There are a lot of things happening right now as the National Hockey League ponders what the near future will look like. At the very least, it seems probable that we’ll see a playoffs of some kind in empty arenas and then the 2020-21 season will begin.. .at some point, probably with some manner of distancing mechanisms reducing arena capacity to some extent.

This all begs the question: what’s the actual impact of these measures on teams themselves? The short answer? The salary cap.

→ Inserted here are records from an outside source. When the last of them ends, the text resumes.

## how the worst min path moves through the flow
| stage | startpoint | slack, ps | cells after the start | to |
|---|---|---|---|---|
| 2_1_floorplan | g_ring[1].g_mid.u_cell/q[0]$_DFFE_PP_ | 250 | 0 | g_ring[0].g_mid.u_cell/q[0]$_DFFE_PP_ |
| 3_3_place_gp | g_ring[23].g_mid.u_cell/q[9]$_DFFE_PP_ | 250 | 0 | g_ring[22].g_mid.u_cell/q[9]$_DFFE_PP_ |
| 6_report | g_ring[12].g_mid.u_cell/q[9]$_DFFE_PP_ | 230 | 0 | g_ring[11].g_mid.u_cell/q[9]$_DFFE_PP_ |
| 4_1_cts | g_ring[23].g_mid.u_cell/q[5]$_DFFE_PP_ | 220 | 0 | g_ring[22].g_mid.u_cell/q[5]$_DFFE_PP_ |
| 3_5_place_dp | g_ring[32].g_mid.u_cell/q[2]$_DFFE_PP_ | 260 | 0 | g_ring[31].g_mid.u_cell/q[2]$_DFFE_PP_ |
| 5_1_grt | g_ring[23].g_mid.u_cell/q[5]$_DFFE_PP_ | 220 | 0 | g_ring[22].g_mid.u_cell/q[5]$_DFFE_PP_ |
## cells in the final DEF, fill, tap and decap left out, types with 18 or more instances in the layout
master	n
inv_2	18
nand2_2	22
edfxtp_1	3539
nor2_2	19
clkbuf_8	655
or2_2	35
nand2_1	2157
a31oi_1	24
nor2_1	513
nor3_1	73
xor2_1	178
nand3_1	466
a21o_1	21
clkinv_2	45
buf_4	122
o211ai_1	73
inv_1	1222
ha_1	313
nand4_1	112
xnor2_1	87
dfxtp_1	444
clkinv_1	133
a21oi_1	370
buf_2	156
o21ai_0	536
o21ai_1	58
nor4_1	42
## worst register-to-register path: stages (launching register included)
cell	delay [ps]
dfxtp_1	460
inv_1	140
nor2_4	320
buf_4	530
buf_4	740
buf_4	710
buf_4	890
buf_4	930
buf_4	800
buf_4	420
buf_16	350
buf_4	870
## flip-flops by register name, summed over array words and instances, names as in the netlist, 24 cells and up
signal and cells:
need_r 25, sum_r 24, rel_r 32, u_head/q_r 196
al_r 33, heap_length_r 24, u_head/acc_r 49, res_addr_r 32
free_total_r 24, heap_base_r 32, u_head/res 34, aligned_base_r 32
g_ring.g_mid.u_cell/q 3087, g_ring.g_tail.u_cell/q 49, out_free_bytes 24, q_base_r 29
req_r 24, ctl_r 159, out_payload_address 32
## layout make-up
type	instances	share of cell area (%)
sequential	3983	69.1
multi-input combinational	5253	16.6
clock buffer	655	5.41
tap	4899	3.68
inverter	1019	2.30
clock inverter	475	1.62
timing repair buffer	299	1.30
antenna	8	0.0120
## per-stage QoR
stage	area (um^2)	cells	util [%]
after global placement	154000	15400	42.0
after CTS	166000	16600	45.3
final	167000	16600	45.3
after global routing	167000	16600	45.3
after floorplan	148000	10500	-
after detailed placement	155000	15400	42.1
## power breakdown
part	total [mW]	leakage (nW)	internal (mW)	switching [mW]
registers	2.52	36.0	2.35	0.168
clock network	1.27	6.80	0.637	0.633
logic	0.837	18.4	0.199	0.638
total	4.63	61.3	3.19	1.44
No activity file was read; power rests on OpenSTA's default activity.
$ cat config.mk
export PLATFORM = sky130hd
export DESIGN_NAME = sorted_table_binary_search_top
export DESIGN_NICKNAME = d
export VERILOG_FILES = /design/src/rtl/core/stbs_pkg.sv /design/src/rtl/core/sorted_table_binary_search_top.sv
export SDC_FILE = /design/constraint.sdc
export NUM_CORES = 2
export LEC_CHECK = 0
export BUFFER_PORTS_ARGS = -buffer_cell sky130_fd_sc_hd__buf_2
export CAP_MARGIN = 20
export CORE_MARGIN = 2
export CORE_UTILIZATION = 28
export DETAILED_ROUTE_END_ITERATION = 6
export PLACE_DENSITY = 0.42
export SYNTH_ARGS = -nofsm -noshare
export SYNTH_HDL_FRONTEND = slang
export SYNTH_SLANG_ARGS = --single-unit
export TNS_END_PERCENT = 1
$ cat constraint.sdc
create_clock -name clk -period 6.73 [get_ports clk]
set_clock_uncertainty 0.05 [all_clocks]
set_input_delay 0 -clock clk [delete_from_list [all_inputs] [get_ports clk]]
set_output_delay 0 -clock clk [all_outputs]
set_load 0.1 [all_outputs]
$ cat src/rtl/core/stbs_pkg.sv
// Types and codes shared by the sorted table with binary search.
package stbs_pkg;

	typedef enum logic [1:0] {
		KIND_INSERT = 2'd0,
		KIND_SEARCH = 2'd1,
		KIND_REMOVE = 2'd2,
		KIND_READ   = 2'd3
	} kind_t;

	typedef enum logic [1:0] {
		ST_OK        = 2'd0,
		ST_NOT_FOUND = 2'd1,
		ST_FULL      = 2'd2,
		ST_BAD_INDEX = 2'd3
	} status_t;

	typedef enum logic [2:0] {
		FSM_IDLE,
		FSM_CMP,
		FSM_SHUP,
		FSM_SHDN,
		FSM_RDW,
		FSM_RESP
	} fsm_t;

	typedef struct packed {
		kind_t       kind;
		logic [31:0] value;
		logic [5:0]  index;
	} req_item_t;

	typedef struct packed {
		status_t     status;
		logic [6:0]  position;
		logic [31:0] read_value;
		logic [6:0]  count;
		logic        empty_res;
	} rsp_item_t;

endpackage
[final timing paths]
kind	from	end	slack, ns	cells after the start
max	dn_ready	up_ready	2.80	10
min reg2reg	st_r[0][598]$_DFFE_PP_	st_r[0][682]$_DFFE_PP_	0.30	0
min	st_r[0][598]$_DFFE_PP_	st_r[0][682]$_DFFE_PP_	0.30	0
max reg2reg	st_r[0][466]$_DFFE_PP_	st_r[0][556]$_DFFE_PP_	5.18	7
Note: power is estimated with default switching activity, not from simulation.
$ cat config.mk
export PLATFORM = sky130hd
export DESIGN_NAME = spcm_front
export DESIGN_NICKNAME = d
export VERILOG_FILES = /design/src/hw/rtl/spcm_pkg.sv /design/src/hw/rtl/spcm_front.sv
export SDC_FILE = /design/constraint.sdc
export NUM_CORES = 2
export LEC_CHECK = 0
export BUFFER_PORTS_ARGS = -buffer_cell sky130_fd_sc_hd__buf_4
export CORE_MARGIN = 2
export CORE_UTILIZATION = 40
export DETAILED_ROUTE_END_ITERATION = 8
export GPL_ROUTABILITY_DRIVEN = 1
export GPL_TIMING_DRIVEN = 0
export RECOVER_POWER = 25
export SLEW_MARGIN = 25
export SYNTH_ARGS = -nofsm -noshare
export SYNTH_HDL_FRONTEND = slang
export SYNTH_SLANG_ARGS = --single-unit
$ cat constraint.sdc
create_clock -name clk -period 25.1 [get_ports clk]
set_input_delay 1.255 -clock clk [delete_from_list [all_inputs] [get_ports clk]]
set_output_delay 1.255 -clock clk [all_outputs]
set_load 0.01 [all_outputs]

An aside, about TV revenues

The NHL has two big TV deals: one with Sportsnet and one with NBC Universal. The two deals have complicated cashflow, and some sponsorships are contingent on games being televised. The TV deals themselves are worth around $1.25 billion USD (all figures here are American), and the cap impact of the TV deals themselves is about $20 million per team.

We don’t know what the sponsorships are worth, so we’ll ignore them.

But if you’re asking yourself “Hey, how much more money are they going to get from empty arenas than from no games at all?” Well, the answer is probably at least the baseline $1.25 billion (or $20 million of cap impact) per club.

Let’s talk league revenues

First, there are no perfect publicly available NHL revenue numbers. The best we have are Forbes’ estimates, which from their 2019 franchise valuations have projected revenues of about $5.1 billion league wide. That’s about what Gary Bettman and Bill Daly have said they are in recent interviews, so we’ll go with these numbers rather than just guess. (Their projected cap would be just over $82 million, so likely Forbes slightly over-estimates hockey-related revenues.)

Because of the relatively low value of the TV deals, the NHL is what’s known as a “gate dependent” business. All that phasing means is they get a big chunk of their revenue from tickets to their games. Forbes’ estimates add up to about $1.86 billion of gate revenue at status quo, which is about 37% of the NHL’s total revenue pie and a cap impact of about $30 million per team.

Now, let’s reduce them…

Yesterday we discussed the possibility of games running at reduced capacity. We were curious about what the impact of reducing the gate revenue alone would have on the cap – knowing full well that other revenues would probably also be reduced, but wanting to keep it simple.

So here’s how the numbers look:

  • A 25% league-wide, season-long reduction would have a cap impact of $7.5 million.
  • A 50% league-wide, season-long reduction would have a cap impact of $15 million.
  • A 75% league-wide, season-long reduction would have a cap impact of $22.5 million.

Needless to say, these are rough projections based on incomplete information. But they also speak to the degree of challenges the NHL could face financially when they’re able to get back up and running again. They’re going to be taking a fairly heavy hit to the wallet one way or another, so doing their best to get their TV partners some games seems like a smart move designed to protect those relationships and revenue streams.

Now, the NHL and NHLPA could artificially agree to set a cap number for a few seasons to provide stability, but they’d likely be borrowing against future revenue growth and they would likely want to know roughly how many seasons ahead they’re borrowing from.